Function Number of Calls
SPFilterDropdown 3
SPArrangeChoices 2
SPSetMultiSelectSizes 2
SPCascadeDropdowns 3
SPLookupAddNew 5
SPDisplayRelatedInfo 4
SPAutocomplete 1

At first glance, that may not seem so bad, but it takes 47 calls to various Web Service operations, and therefore 47 AJAX calls, just to load the page. It can take anywhere from 5-8 seconds on average, though sometimes it’s far worse.

After implementing the caching capability, I’ve cut that down from 47 to 27 calls, which is a 43% reduction, if I’m doing my math right. Even better, the load time is now consistently around 3.5 seconds. (I’m timing things in Firefox because Firebug makes it easy.)

Better yet is the performance improvement I see when I start changing values in the dropdowns, which causes more calls. The way I’ve implemented this, I’m caching the results for every single unique SOAP message SPServices sends to the server. This means that I’m not trying to cache all the items in any list, but only the XML which is returned for each request. Since each request has a unique “fingerprint” in the form of the SOAP message itself, I have a key to use to store the cached XML object and a way to retrieve it. The jQuery .data() function is what powers this simple little idea.
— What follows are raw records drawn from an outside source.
## config.mk

```make
export PLATFORM = sky130hd
export DESIGN_NAME = timer_ctrl
export DESIGN_NICKNAME = d
export VERILOG_FILES = /design/src/rtl/timer_ctrl_pkg.sv /design/src/rtl/timer_ctrl_counter.sv /design/src/rtl/timer_ctrl.sv
export SDC_FILE = /design/constraint.sdc
export NUM_CORES = 1
export LEC_CHECK = 0
export CORE_AREA = 2 2 131 133
export DETAILED_ROUTE_END_ITERATION = 10
export DIE_AREA = 0 0 133 135
export GPL_ROUTABILITY_DRIVEN = 0
export PLACE_DENSITY = 0.46
export REMOVE_ABC_BUFFERS = 1
export SLEW_MARGIN = 25
export SYNTH_ARGS = -nofsm -noshare
export SYNTH_HDL_FRONTEND = slang
export SYNTH_SLANG_ARGS = --single-unit
```

## constraint.sdc

```tcl
create_clock -name CLK -period 4.1 [get_ports CLK]
set_input_delay 1.23 -clock CLK [delete_from_list [all_inputs] [get_ports CLK]]
set_output_delay 1.23 -clock CLK [all_outputs]
set_load 0.05 [all_outputs]
```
The way this works is somewhat clumsy: you only get a benefit if you make a call that is exactly the same as a prior call. However, that’s not as uncommon as you think, especially under the covers in the value added functions like SPCascadeDropdowns and most of the others above.  Many of the value added functions must call GetList for one reason or another, and just caching those calls cuts out something like 15% of the calls in my bloated page.

Now that I’ve posted this new alpha, I *really* need some help regression testing. Right now, the caching is all or nothing. There’s a default option called cacheXML, and it’s set to true in the alpha, so everything that can be cached will be cached. (When I release this functionality for real, the option will be set to false so that nothing works differently in existing applications.)
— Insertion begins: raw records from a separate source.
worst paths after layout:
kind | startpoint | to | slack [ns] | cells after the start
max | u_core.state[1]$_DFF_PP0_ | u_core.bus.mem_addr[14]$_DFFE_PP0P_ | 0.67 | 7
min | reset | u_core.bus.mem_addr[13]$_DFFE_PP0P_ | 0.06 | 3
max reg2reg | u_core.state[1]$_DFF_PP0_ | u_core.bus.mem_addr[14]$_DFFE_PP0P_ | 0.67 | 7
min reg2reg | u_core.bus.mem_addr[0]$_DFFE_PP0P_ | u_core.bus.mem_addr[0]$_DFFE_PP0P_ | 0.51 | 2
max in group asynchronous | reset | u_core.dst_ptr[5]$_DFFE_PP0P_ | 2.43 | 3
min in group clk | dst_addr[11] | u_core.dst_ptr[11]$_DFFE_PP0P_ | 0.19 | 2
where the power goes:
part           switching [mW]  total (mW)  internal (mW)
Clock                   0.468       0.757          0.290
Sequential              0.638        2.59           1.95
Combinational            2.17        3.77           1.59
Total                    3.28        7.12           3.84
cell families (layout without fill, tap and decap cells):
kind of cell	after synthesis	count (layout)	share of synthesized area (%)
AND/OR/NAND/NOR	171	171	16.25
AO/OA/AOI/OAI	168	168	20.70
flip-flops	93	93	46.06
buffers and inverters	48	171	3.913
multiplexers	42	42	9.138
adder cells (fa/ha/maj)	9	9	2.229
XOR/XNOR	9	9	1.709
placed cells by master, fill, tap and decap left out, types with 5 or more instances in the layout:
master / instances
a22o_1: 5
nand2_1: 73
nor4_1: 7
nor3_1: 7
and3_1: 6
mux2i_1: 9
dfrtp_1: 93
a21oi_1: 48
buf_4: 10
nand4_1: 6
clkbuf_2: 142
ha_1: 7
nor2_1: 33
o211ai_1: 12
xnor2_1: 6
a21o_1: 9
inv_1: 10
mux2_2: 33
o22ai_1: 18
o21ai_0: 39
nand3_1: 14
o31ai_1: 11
File: config.mk
export PLATFORM = sky130hd
export DESIGN_NAME = vm_change_dispenser
export DESIGN_NICKNAME = d
export VERILOG_FILES = /design/src/rtl/vm_change_dispenser.sv
export SDC_FILE = /design/constraint.sdc
export NUM_CORES = 1
export LEC_CHECK = 0
export CORE_ASPECT_RATIO = 0.5
export CORE_MARGIN = 4
export CORE_UTILIZATION = 55
export CTS_BUF_LIST = sky130_fd_sc_hd__clkbuf_8
export CTS_CLUSTER_DIAMETER = 80
export DETAILED_ROUTE_END_ITERATION = 12
export PLACE_DENSITY = 0.84
export SKIP_CTS_REPAIR_TIMING = 1
export SLEW_MARGIN = 15
export SYNTH_ARGS = -nofsm -noshare
export SYNTH_HDL_FRONTEND = slang
export SYNTH_SLANG_ARGS = --single-unit
File: constraint.sdc
create_clock -name clk -period 5.8 [get_ports clk]
set_input_delay 1.16 -clock clk [delete_from_list [all_inputs] [get_ports clk]]
set_output_delay 1.16 -clock clk [all_outputs]
set_load 0.005 [all_outputs]
File: src/rtl/vm_change_dispenser.sv
// Change payout for the vending machine: greedy quarter/dime/nickel selection,
// one coin per valid/ack handshake, saturating refillable inventory.
// Optional ack watchdog enabled by defining VM_CHANGE_TIMEOUT_EN.
module vm_change_dispenser #(
  parameter int AMT_W    = 8,
  parameter int INV_W    = 4,
  parameter int INIT_CNT = 0,
  parameter int TIMEOUT  = 16
) (
  input  logic             clk,
  input  logic             rst,
  input  logic             change_valid,
  input  logic [AMT_W-1:0] change_amt,
  output logic             change_ready,
  input  logic             refill_valid,
  input  logic [1:0]       refill_type,
  input  logic [INV_W-1:0] refill_cnt,
  output logic             coin_valid,
  output logic [1:0]       coin_type,
  input  logic             coin_ack,
  output logic             done,
  output logic [AMT_W-1:0] shortfall,
  output logic             busy,
  output logic [INV_W-1:0] n_cnt,
  output logic [INV_W-1:0] d_cnt,
  output logic [INV_W-1:0] q_cnt,
  output logic             fault
);

  localparam logic [1:0] IDLE     = 2'd0;
  localparam logic [1:0] SELECT   = 2'd1;
  localparam logic [1:0] DISPENSE = 2'd2;

  localparam logic [1:0] COIN_N = 2'd1;
  localparam logic [1:0] COIN_D = 2'd2;
  localparam logic [1:0] COIN_Q = 2'd3;

  localparam logic [INV_W-1:0] INV_MAX  = '1;
  localparam logic [INV_W-1:0] INV_INIT = INV_W'(INIT_CNT);

  logic [1:0]       state;
  logic [AMT_W-1:0] remaining;
  logic [1:0]       pick;
  logic             ack_take;
  logic             to_fire;

  function automatic logic [AMT_W-1:0] coin_value(input logic [1:0] t);
    case (t)
      COIN_Q:  return AMT_W'(25);
      COIN_D:  return AMT_W'(10);
      COIN_N:  return AMT_W'(5);
      default: return '0;
    endcase
  endfunction

  // Decrement-by-ack and refill can land on the same edge; clamp at the counter maximum.
  function automatic logic [INV_W-1:0] sat_update(input logic [INV_W-1:0] cnt,
                                                  input logic dec,
                                                  input logic add_en,
                                                  input logic [INV_W-1:0] add);
    logic [INV_W:0] sum;
    sum = {1'b0, cnt} - {{INV_W{1'b0}}, dec} + (add_en ? {1'b0, add} : {(INV_W+1){1'b0}});
    return (sum > {1'b0, INV_MAX}) ? INV_MAX : sum[INV_W-1:0];
  endfunction

  assign change_ready = (state == IDLE);
  assign busy         = (state != IDLE);
  assign ack_take     = (state == DISPENSE) && coin_ack;

  // Greedy choice: largest coin that fits and is in stock.
  always_comb begin
    pick = 2'd0;
    if (remaining >= AMT_W'(25) && q_cnt != '0)      pick = COIN_Q;
    else if (remaining >= AMT_W'(10) && d_cnt != '0) pick = COIN_D;
    else if (remaining >= AMT_W'(5) && n_cnt != '0)  pick = COIN_N;
  end

  always_ff @(posedge clk or negedge rst) begin
    if (!rst) begin
      n_cnt <= INV_INIT;
      d_cnt <= INV_INIT;
      q_cnt <= INV_INIT;
    end else begin
      n_cnt <= sat_update(n_cnt, ack_take && coin_type == COIN_N,
                          refill_valid && refill_type == COIN_N, refill_cnt);
      d_cnt <= sat_update(d_cnt, ack_take && coin_type == COIN_D,
                          refill_valid && refill_type == COIN_D, refill_cnt);
      q_cnt <= sat_update(q_cnt, ack_take && coin_type == COIN_Q,
                          refill_valid && refill_type == COIN_Q, refill_cnt);
    end
  end

  always_ff @(posedge clk or negedge rst) begin
    if (!rst) begin
      state      <= IDLE;
      remaining  <= '0;
      coin_valid <= 1'b0;
      coin_type  <= 2'd0;
      done       <= 1'b0;
      shortfall  <= '0;
    end else begin
      done <= 1'b0;
      case (state)
        IDLE: begin
          if (change_valid) begin
            remaining <= change_amt;
            state     <= SELECT;
          end
        end
        SELECT: begin
          if (pick != 2'd0) begin
            coin_valid <= 1'b1;
            coin_type  <= pick;
            state      <= DISPENSE;
          end else begin
            done      <= 1'b1;
            shortfall <= remaining;
            state     <= IDLE;
          end
        end
        DISPENSE: begin
          if (coin_ack) begin
            coin_valid <= 1'b0;
            remaining  <= remaining - coin_value(coin_type);
            state      <= SELECT;
          end else if (to_fire) begin
            // Abandoned coin stays counted as unpaid; inventory untouched.
            coin_valid <= 1'b0;
            done       <= 1'b1;
            shortfall  <= remaining;
            state      <= IDLE;
          end
        end
        default: state <= IDLE;
      endcase
    end
  end

`ifdef VM_CHANGE_TIMEOUT_EN
  localparam int TO_W = $clog2(TIMEOUT + 1);

  logic [TO_W-1:0] to_cnt;

  assign to_fire = (state == DISPENSE) && !coin_ack && (to_cnt == TO_W'(TIMEOUT - 1));

  always_ff @(posedge clk or negedge rst) begin
    if (!rst) begin
      to_cnt <= '0;
      fault  <= 1'b0;
    end else begin
      if (state == SELECT)
        to_cnt <= '0;
      else if (state == DISPENSE && !coin_ack && !to_fire)
        to_cnt <= to_cnt + 1'b1;
      if (to_fire)
        fault <= 1'b1;
    end
  end
`else
  assign to_fire = 1'b0;
  assign fault   = 1'b0;

  if (TIMEOUT < 1) begin : g_timeout_chk
    $error("TIMEOUT must be at least 1");
  end
`endif

endmodule
--- src/flat_wrapper.sv ---
// flat-port wrapper written by rule: the top's interface ports become plain ports
module bus_slave_responder_flat 
#(
  parameter int ADDR_W   = 8,
  parameter int DATA_W   = 8,
  parameter int DEPTH    = 16,
  parameter int READ_LAT = 2
)
  (clk, rst, bus_sel, bus_read_write, bus_a_in, bus_a_valid, bus_d_in, bus_d_valid, bus_d_out, bus_d_out_valid, bus_ready, bus_response, bus_split);
  bus_slave_responder_if bus_i ();
  input  logic clk;
  input  logic rst;
  input wire logic [$bits(bus_i.sel)-1:0] bus_sel;
  input wire logic [$bits(bus_i.read_write)-1:0] bus_read_write;
  input wire logic [$bits(bus_i.a_in)-1:0] bus_a_in;
  input wire logic [$bits(bus_i.a_valid)-1:0] bus_a_valid;
  input wire logic [$bits(bus_i.d_in)-1:0] bus_d_in;
  input wire logic [$bits(bus_i.d_valid)-1:0] bus_d_valid;
  output wire logic [$bits(bus_i.d_out)-1:0] bus_d_out;
  output wire logic [$bits(bus_i.d_out_valid)-1:0] bus_d_out_valid;
  output wire logic [$bits(bus_i.ready)-1:0] bus_ready;
  output wire logic [$bits(bus_i.response)-1:0] bus_response;
  output wire logic [$bits(bus_i.split)-1:0] bus_split;
  assign bus_i.sel = bus_sel;
  assign bus_i.read_write = bus_read_write;
  assign bus_i.a_in = bus_a_in;
  assign bus_i.a_valid = bus_a_valid;
  assign bus_i.d_in = bus_d_in;
  assign bus_i.d_valid = bus_d_valid;
  assign bus_d_out = bus_i.d_out;
  assign bus_d_out_valid = bus_i.d_out_valid;
  assign bus_ready = bus_i.ready;
  assign bus_response = bus_i.response;
  assign bus_split = bus_i.split;
  bus_slave_responder #(.ADDR_W(ADDR_W), .DATA_W(DATA_W), .DEPTH(DEPTH), .READ_LAT(READ_LAT)) u_core (.clk(clk), .rst(rst), .bus(bus_i));
endmodule
--- config.mk ---
export PLATFORM = sky130hd
export DESIGN_NAME = bus_slave_responder_flat
export DESIGN_NICKNAME = d
export VERILOG_FILES = /design/src/rtl/bus_slave_responder_if.sv /design/src/rtl/bus_slave_responder.sv /design/src/flat_wrapper.sv
export SDC_FILE = /design/constraint.sdc
export NUM_CORES = 1
export LEC_CHECK = 0
export BUFFER_PORTS_ARGS = -buffer_cell sky130_fd_sc_hd__buf_2
export CAP_MARGIN = 20
export CELL_PAD_IN_SITES_DETAIL_PLACEMENT = 1
export CELL_PAD_IN_SITES_GLOBAL_PLACEMENT = 2
export CORE_ASPECT_RATIO = 1.1
export CORE_MARGIN = 10
export CORE_UTILIZATION = 43
export DETAILED_ROUTE_END_ITERATION = 12
export GPL_TIMING_DRIVEN = 1
export PLACE_DENSITY = 0.9
export REMOVE_ABC_BUFFERS = 1
export SKIP_LAST_GASP = 1
export SLEW_MARGIN = 20
export SYNTH_ARGS = -nofsm -noshare
export SYNTH_HDL_FRONTEND = slang
export SYNTH_SLANG_ARGS = --single-unit
--- constraint.sdc ---
create_clock -name clk -period 3 [get_ports clk]
set_clock_uncertainty 0.1 [all_clocks]
set_input_delay 0.6 -clock clk [delete_from_list [all_inputs] [get_ports clk]]
set_output_delay 0.6 -clock clk [all_outputs]
set_load 0.02 [all_outputs]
So here’s how you can help. Download the alpha and drop it into a test environment where you are already making SPServices calls. Try some tests with the alpha as it is, and then with the cacheXML option set to false. With Fiddler or Firebug, you should be able to see the SOAP traffic and get a gauge on what sort of improvement you might be able to gain. Let me know what you see and whether you have any problems. You can pass cacheXML: false into any call to SPServices if you need to turn off the caching for that call. Try some debugging, too, because I don’t want to make anything work differently than it has in the past.
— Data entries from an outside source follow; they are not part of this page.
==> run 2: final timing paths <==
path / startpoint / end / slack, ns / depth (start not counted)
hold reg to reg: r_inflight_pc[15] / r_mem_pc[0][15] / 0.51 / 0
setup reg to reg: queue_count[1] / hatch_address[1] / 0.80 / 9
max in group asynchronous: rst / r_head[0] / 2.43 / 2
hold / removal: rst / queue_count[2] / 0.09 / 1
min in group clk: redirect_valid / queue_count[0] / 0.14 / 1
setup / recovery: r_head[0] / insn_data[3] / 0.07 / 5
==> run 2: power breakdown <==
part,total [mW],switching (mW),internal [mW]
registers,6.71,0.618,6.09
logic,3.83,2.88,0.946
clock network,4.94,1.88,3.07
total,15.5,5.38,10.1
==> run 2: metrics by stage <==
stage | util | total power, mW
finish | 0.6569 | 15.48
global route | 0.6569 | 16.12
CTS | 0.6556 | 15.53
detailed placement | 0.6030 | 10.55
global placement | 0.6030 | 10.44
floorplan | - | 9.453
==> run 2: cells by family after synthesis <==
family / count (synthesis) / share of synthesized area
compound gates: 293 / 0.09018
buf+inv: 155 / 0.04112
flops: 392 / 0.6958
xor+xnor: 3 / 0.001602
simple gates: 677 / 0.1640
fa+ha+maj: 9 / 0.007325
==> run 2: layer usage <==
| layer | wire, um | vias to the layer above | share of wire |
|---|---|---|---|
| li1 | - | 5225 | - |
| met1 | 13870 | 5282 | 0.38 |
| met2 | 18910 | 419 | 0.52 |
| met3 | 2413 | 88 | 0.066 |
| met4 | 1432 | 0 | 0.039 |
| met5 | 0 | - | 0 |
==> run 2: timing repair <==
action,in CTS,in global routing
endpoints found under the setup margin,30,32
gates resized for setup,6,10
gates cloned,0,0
`src/rtl/seq_mul_wb_pkg.sv`:
```
// rtl/seq_mul_wb_pkg.sv - shared types and constants for the shift-add multiplier
package seq_mul_wb_pkg;

  localparam int W     = 8;
  localparam int D     = 4;
  localparam int CNT_W = $clog2(W);

  typedef enum logic [1:0] {
    IDLE  = 2'd0,
    MUL   = 2'd1,
    WR_HI = 2'd2,
    WR_LO = 2'd3
  } state_e;

  // One shift-add step; acc carries the previous carry in its top bit, which is
  // always zero after the shift, so adding the full W+1 bits is equivalent.
  function automatic logic [W:0] partial_sum(input logic [W:0]   acc,
                                             input logic [W-1:0] mcand,
                                             input logic         mbit);
    return acc + (mbit ? {1'b0, mcand} : {(W+1){1'b0}});
  endfunction

endpackage

```
`src/rtl/seq_mul_wb_if.sv`:
```
// rtl/seq_mul_wb_if.sv - decoder-side request and register-file write port bundle
interface seq_mul_wb_if import seq_mul_wb_pkg::*; ();

  logic         Start;
  logic [W-1:0] OpA;
  logic [W-1:0] OpB;
  logic [D-1:0] DstHi;
  logic [D-1:0] DstLo;
  logic         Busy;
  logic         Done;
  logic         WriteEn;
  logic [D-1:0] Waddr;
  logic [W-1:0] DataOut;

  modport master (
    output Start, OpA, OpB, DstHi, DstLo,
    input  Busy, Done, WriteEn, Waddr, DataOut
  );

  modport slave (
    input  Start, OpA, OpB, DstHi, DstLo,
    output Busy, Done, WriteEn, Waddr, DataOut
  );

endinterface

```
`src/rtl/seq_mul_wb.sv`:
```
// rtl/seq_mul_wb.sv - iterative unsigned WxW multiplier writing the 2W product
// back through the register-file write port, high half first.
module seq_mul_wb import seq_mul_wb_pkg::*; (
  input  logic          Clk,
  input  logic          Reset,
  seq_mul_wb_if.slave   mul_if
);

  state_e         state_q;
  logic [W-1:0]   mcand_q;
  logic [W-1:0]   mplier_q;
  logic [W:0]     acc_q;
  logic [CNT_W-1:0] cnt_q;
  logic [D-1:0]   dst_hi_q;
  logic [D-1:0]   dst_lo_q;

  logic           busy_q;
  logic           done_q;
  logic           we_q;
  logic [D-1:0]   waddr_q;
  logic [W-1:0]   dout_q;

  logic [W:0]     sum_d;

  always_comb begin
    sum_d = partial_sum(acc_q, mcand_q, mplier_q[0]);
  end

  // Outputs are registered alongside the state so each one reflects the state
  // being entered; nothing on the request side reaches an output combinationally.
  always_ff @(posedge Clk) begin
    if (Reset) begin
      state_q  <= IDLE;
      mcand_q  <= '0;
      mplier_q <= '0;
      acc_q    <= '0;
      cnt_q    <= '0;
      dst_hi_q <= '0;
      dst_lo_q <= '0;
      busy_q   <= 1'b0;
      done_q   <= 1'b0;
      we_q     <= 1'b0;
      waddr_q  <= '0;
      dout_q   <= '0;
    end else begin
      we_q    <= 1'b0;
      waddr_q <= '0;
      dout_q  <= '0;
      done_q  <= 1'b0;

      case (state_q)
        IDLE: begin
          busy_q <= 1'b0;
          if (mul_if.Start) begin
            mcand_q  <= mul_if.OpA;
            mplier_q <= mul_if.OpB;
            dst_hi_q <= mul_if.DstHi;
            dst_lo_q <= mul_if.DstLo;
            acc_q    <= '0;
            cnt_q    <= '0;
            busy_q   <= 1'b1;
            state_q  <= MUL;
          end
        end

        MUL: begin
          {acc_q, mplier_q} <= {sum_d, mplier_q} >> 1;
          cnt_q             <= cnt_q + CNT_W'(1);
          if (cnt_q == CNT_W'(W-1)) begin
            // The high half after this final shift is sum_d[W:1].
            we_q    <= 1'b1;
            waddr_q <= dst_hi_q;
            dout_q  <= sum_d[W:1];
            state_q <= WR_HI;
          end
        end

        WR_HI: begin
          we_q    <= 1'b1;
          waddr_q <= dst_lo_q;
          dout_q  <= mplier_q;
          done_q  <= 1'b1;
          state_q <= WR_LO;
        end

        WR_LO: begin
          busy_q  <= 1'b0;
          state_q <= IDLE;
        end

        default: begin
          busy_q  <= 1'b0;
          state_q <= IDLE;
        end
      endcase
    end
  end

  assign mul_if.Busy    = busy_q;
  assign mul_if.Done    = done_q;
  assign mul_if.WriteEn = we_q;
  assign mul_if.Waddr   = waddr_q;
  assign mul_if.DataOut = dout_q;

endmodule

```
`src/flat_wrapper.sv`:
```
// flat-port wrapper written by rule: the top's interface ports become plain ports
module seq_mul_wb_flat import seq_mul_wb_pkg::*;
  (Clk, Reset, mul_if_Start, mul_if_OpA, mul_if_OpB, mul_if_DstHi, mul_if_DstLo, mul_if_Busy, mul_if_Done, mul_if_WriteEn, mul_if_Waddr, mul_if_DataOut);
  seq_mul_wb_if mul_if_i ();
  input  logic Clk;
  input  logic Reset;
  input wire logic [$bits(mul_if_i.Start)-1:0] mul_if_Start;
  input wire logic [$bits(mul_if_i.OpA)-1:0] mul_if_OpA;
  input wire logic [$bits(mul_if_i.OpB)-1:0] mul_if_OpB;
  input wire logic [$bits(mul_if_i.DstHi)-1:0] mul_if_DstHi;
  input wire logic [$bits(mul_if_i.DstLo)-1:0] mul_if_DstLo;
  output wire logic [$bits(mul_if_i.Busy)-1:0] mul_if_Busy;
  output wire logic [$bits(mul_if_i.Done)-1:0] mul_if_Done;
  output wire logic [$bits(mul_if_i.WriteEn)-1:0] mul_if_WriteEn;
  output wire logic [$bits(mul_if_i.Waddr)-1:0] mul_if_Waddr;
  output wire logic [$bits(mul_if_i.DataOut)-1:0] mul_if_DataOut;
  assign mul_if_i.Start = mul_if_Start;
  assign mul_if_i.OpA = mul_if_OpA;
  assign mul_if_i.OpB = mul_if_OpB;
  assign mul_if_i.DstHi = mul_if_DstHi;
  assign mul_if_i.DstLo = mul_if_DstLo;
  assign mul_if_Busy = mul_if_i.Busy;
  assign mul_if_Done = mul_if_i.Done;
  assign mul_if_WriteEn = mul_if_i.WriteEn;
  assign mul_if_Waddr = mul_if_i.Waddr;
  assign mul_if_DataOut = mul_if_i.DataOut;
  seq_mul_wb u_core (.Clk(Clk), .Reset(Reset), .mul_if(mul_if_i));
endmodule
```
The idea is simple, but it may well cause problems I haven’t thought about. Let me know how things go as a comment to this post, or better, in the SPServices Discussions, where it’s easier to post and format code. I think you’re going to like this!


  1. Hey Marc,
    I just got into another project where I will be going back to the “Middle Tier” again :) Great to see that you have kept the SPServices going stong.

    • Balaji:

      The answer is that caching will be an option per function call which is off by default. If you want to take advantage of it, you’ll have to turn it on. Hopefully you’ll do some thinking about what it means in your particular application. I’m also thinking about adding some sort of configurable time limit on the life of any particular cached data, but I haven’t gotten to that yet. What are your thoughts?


  2. Marc,

    In my case I had a custom service where I depend on the timestamp. when users requests the same again, we use the cached data but behind the scenes make a call to the service to check if the data is changed with the cached time stamp as input, If there is a update then data is fetched or no change in UI. For eg In this case I think we can depend on the following method GetListItemChanges to see if there are any changes after the cached data.

    Just my thoughts.


    • Balaji:

      The caching I’m putting into SPServices this go round isn’t going to be that smart. My goal is to reduce the number of Web Services calls in the page lifespan, especially where there are multiple uses of the value added functions.

      In a case like yours, you’d certainly want your own custom logic. Checking the timestamp can cut down on data volume over the wire, but not on number of calls, at least generally speaking.